I have two predictions about the reception. The first prediction is that there will be a ridiculously wide misconception that Pluribus is learning to read pro poker players and adapt its strategy to beat them. This isn’t what’s happening - it’s more like Pluribus is playing against imagined versions of itself that are more prone to folding or calling or raising, and using this to learn poker strategies that are less exploitable. The second prediction is that the news media is going to milk the “too dangerous to release the code” angle for all it’s worth. I likely wouldn’t release the code either, but last I heard, making money in online poker has been dicey ever since online poker’s Black Friday. The biggest consequence will likely be that scrubs will now believe all their opponents are using superhuman poker bots, to avoid facing the reality that they suck at poker.
-
Recent RL Papers I've Worked On
I’m a coauthor on two RL papers that went on arXiv recently.
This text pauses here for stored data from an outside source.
**config.mk**
```make
export PLATFORM = sky130hd
export DESIGN_NAME = lh_msg_feeder
export DESIGN_NICKNAME = d
export VERILOG_FILES = /design/src/rtl/lh_pkg.sv /design/src/rtl/lh_byte_fifo.sv /design/src/rtl/lh_msg_feeder.sv
export SDC_FILE = /design/constraint.sdc
export NUM_CORES = 1
export LEC_CHECK = 0
export ABC_AREA = 1
export BUFFER_PORTS_ARGS = -buffer_cell sky130_fd_sc_hd__buf_4
export CORE_UTILIZATION = 30
export CTS_BUF_LIST = sky130_fd_sc_hd__clkbuf_8
export CTS_CLUSTER_SIZE = 24
export DETAILED_ROUTE_END_ITERATION = 10
export GPL_TIMING_DRIVEN = 0
export PLACE_DENSITY = 0.54
export SLEW_MARGIN = 15
export SYNTH_ARGS = -nofsm -noshare
export SYNTH_HDL_FRONTEND = slang
export SYNTH_SLANG_ARGS = --single-unit
```
**constraint.sdc**
```tcl
create_clock -name clk -period 9 [get_ports clk]
set_clock_uncertainty 0.15 [all_clocks]
set_input_delay 1.8 -clock clk [delete_from_list [all_inputs] [get_ports clk]]
set_output_delay 1.8 -clock clk [all_outputs]
set_load 0.05 [all_outputs]
```
**src/rtl/lh_pkg.sv**
```systemverilog
// lh_pkg: shared marker bytes, widths and FSM state type for the message feeder
package lh_pkg;
  localparam logic [7:0] START_MARK = 8'hFF;
  localparam logic [7:0] END_MARK = 8'h00;
  localparam int DIGEST_W = 64;
  localparam int ENTRY_W = 9;
  typedef enum logic [2:0] {
    IDLE,
    SEND_START,
    GAP,
    WAIT_CORE,
    FETCH,
    SEND_END,
    WAIT_DIGEST,
    HOLD
  } state_t;
  function automatic logic is_mark(input logic [7:0] c);
    return c == START_MARK || c == END_MARK;
  endfunction
endpackage

```
**src/rtl/lh_byte_fifo.sv**
```systemverilog
// lh_byte_fifo: {last, char} entry FIFO with full/empty flags and first-word-fall-through read.
//   clk/rst  clock, asynchronous active-high reset (empties the FIFO)
//   push/wdata  write request and entry; accepted when not full or when popping in the same cycle
//   pop/rdata   read request and head entry (valid whenever empty==0)
//   full/empty  occupancy flags
module lh_byte_fifo
  import lh_pkg::*;
#(
  parameter int DEPTH = 16
) (
  input  logic               clk,
  input  logic               rst,
  input  logic               push,
  input  logic [ENTRY_W-1:0] wdata,
  input  logic               pop,
  output logic [ENTRY_W-1:0] rdata,
  output logic               full,
  output logic               empty
);
  localparam int AW = $clog2(DEPTH);
  logic [ENTRY_W-1:0] mem [DEPTH];
  logic [AW-1:0] wr_ptr, rd_ptr;
  logic [AW:0] count;
  logic do_push, do_pop;
  assign full = count == (AW + 1)'(DEPTH);
  assign empty = count == '0;
  assign do_pop = pop && !empty;
  assign do_push = push && (!full || do_pop);
  assign rdata = mem[rd_ptr];
  always_ff @(posedge clk)
    if (do_push) mem[wr_ptr] <= wdata;
  always_ff @(posedge clk or posedge rst)
    if (rst) begin
      wr_ptr <= '0;
      rd_ptr <= '0;
      count <= '0;
    end else begin
      if (do_push) wr_ptr <= wr_ptr + 1'b1;
      if (do_pop) rd_ptr <= rd_ptr + 1'b1;
      count <= count + (AW + 1)'(do_push) - (AW + 1)'(do_pop);
    end
endmodule

```
**src/rtl/lh_msg_feeder.sv**
```systemverilog
// lh_msg_feeder: buffers host message bytes and feeds them to a hash core framed by start/end marks.
//   host side:   msg_char/msg_valid/msg_last in, msg_ready/msg_drop out
//   core side:   ptxt_char/ptxt_valid out; core_busy, digest_char, digest_ready, err_invalid_ptxt_char in
//   result side: digest_out/digest_valid out, digest_ack in; err_msg/err_timeout sticky flags
module lh_msg_feeder
  import lh_pkg::*;
#(
  parameter int FIFO_DEPTH = 16,
  parameter int WDOG_MAX = 255
) (
  input  logic                clk,
  input  logic                rst,
  input  logic [7:0]          msg_char,
  input  logic                msg_valid,
  input  logic                msg_last,
  output logic                msg_ready,
  output logic                msg_drop,
  output logic [7:0]          ptxt_char,
  output logic                ptxt_valid,
  input  logic                core_busy,
  input  logic [DIGEST_W-1:0] digest_char,
  input  logic                digest_ready,
  input  logic                err_invalid_ptxt_char,
  output logic [DIGEST_W-1:0] digest_out,
  output logic                digest_valid,
  input  logic                digest_ack,
  output logic                err_msg,
  output logic                err_timeout
);
  localparam int WW = $clog2(WDOG_MAX + 1);
  state_t state;
  logic [ENTRY_W-1:0] head;
  logic full, empty, push, pop, last_seen, end_sent;
  logic [WW-1:0] wdog;
  assign msg_ready = !full;
  assign push = msg_valid && msg_ready && !is_mark(msg_char);
  // ptxt_valid is only high in FETCH on the cycle the head entry is being strobed
  assign pop = state == FETCH && ptxt_valid;
  lh_byte_fifo #(.DEPTH(FIFO_DEPTH)) u_fifo (
    .clk  (clk),
    .rst  (rst),
    .push (push),
    .wdata({msg_last, msg_char}),
    .pop  (pop),
    .rdata(head),
    .full (full),
    .empty(empty)
  );
  always_ff @(posedge clk or posedge rst)
    if (rst) msg_drop <= 1'b0;
    else msg_drop <= msg_valid && msg_ready && is_mark(msg_char);
  // Strobes are loaded on the edge entering their state so ptxt_valid is high exactly during it.
  always_ff @(posedge clk or posedge rst)
    if (rst) begin
      state <= IDLE;
      ptxt_char <= '0;
      ptxt_valid <= 1'b0;
      last_seen <= 1'b0;
      end_sent <= 1'b0;
      wdog <= '0;
      digest_out <= '0;
      digest_valid <= 1'b0;
      err_msg <= 1'b0;
      err_timeout <= 1'b0;
    end else begin
      ptxt_valid <= 1'b0;
      case (state)
        IDLE:
          if (!empty && !digest_valid) begin
            state <= SEND_START;
            ptxt_valid <= 1'b1;
            ptxt_char <= START_MARK;
          end
        SEND_START: begin
          err_msg <= 1'b0;
          err_timeout <= 1'b0;
          last_seen <= 1'b0;
          end_sent <= 1'b0;
          state <= GAP;
        end
        GAP: begin
          // data bytes can never be markers, so a non-marker ptxt_char means a data strobe preceded
          if (err_invalid_ptxt_char && !is_mark(ptxt_char)) err_msg <= 1'b1;
          state <= WAIT_CORE;
        end
        WAIT_CORE:
          if (!core_busy) begin
            if (end_sent) begin
              state <= WAIT_DIGEST;
              wdog <= WW'(1);
            end else if (last_seen) begin
              state <= SEND_END;
              ptxt_valid <= 1'b1;
              ptxt_char <= END_MARK;
            end else begin
              state <= FETCH;
              if (!empty) begin
                ptxt_valid <= 1'b1;
                ptxt_char <= head[7:0];
              end
            end
          end
        FETCH:
          if (ptxt_valid) begin
            last_seen <= head[8];
            state <= GAP;
          end else if (!empty) begin
            ptxt_valid <= 1'b1;
            ptxt_char <= head[7:0];
          end
        SEND_END: begin
          end_sent <= 1'b1;
          state <= GAP;
        end
        WAIT_DIGEST:
          if (digest_ready) begin
            digest_out <= digest_char;
            digest_valid <= 1'b1;
            state <= HOLD;
          end else if (wdog == WW'(WDOG_MAX)) begin
            err_timeout <= 1'b1;
            state <= IDLE;
          end else wdog <= wdog + 1'b1;
        HOLD:
          if (digest_ack) begin
            digest_valid <= 1'b0;
            state <= IDLE;
          end
        default: state <= IDLE;
      endcase
    end
endmodule

```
The first is The Principle of Unchanged Optimality in RL Generalization, which I co-wrote with Xingyou Song. This evolved out of discussions we had about generalization for RL, where at some point I realized we were discussing ideas that were both clearly correct and not written down anywhere. So, we wrote them down. It’s a very short paper that draws comparisons between supervised learning generalization and RL generalization, using this to propose a principle RL generalization benchmarks should have: if you change the dynamics, make this observable to your policy, or else your problem isn’t well-founded. It also talks about how model-based RL can improve sample efficiency at the cost of generalization, by constructing setups where modelling environment-specific features speeds up learning in that environment while generalizing poorly to other environments.
The second is Off-Policy Evaluation via Off-Policy Classification. This is a much longer paper, written with Kanishka Rao, Konstantinos Bousmalis, Chris Harris, Julian Ibarz, and Sergey Levine over many more months. It’s about off-policy evaluation, the problem of evaluating an RL policy without directly running that policy in the final environment. This is a problem I was less familiar with before starting this paper, but I now believe it to be both really important and really understudied. Our aim was to evaluate policies using just a Q-function, without importance sampling or model learning. With some assumptions about the MDP, we can use classification techniques to evaluate policies, and we show this scales up to deep networks for image-based tasks, including evaluation of real-world grasping models. I’m working on a more detailed post about off-policy evaluation and why it’s important, but it needs more polish.
Let me know if you read or have comments on either paper. Both will be presented at ICML workshops, so if you’re going to ICML you can go to those workshops as well - see the Research page for workshop names.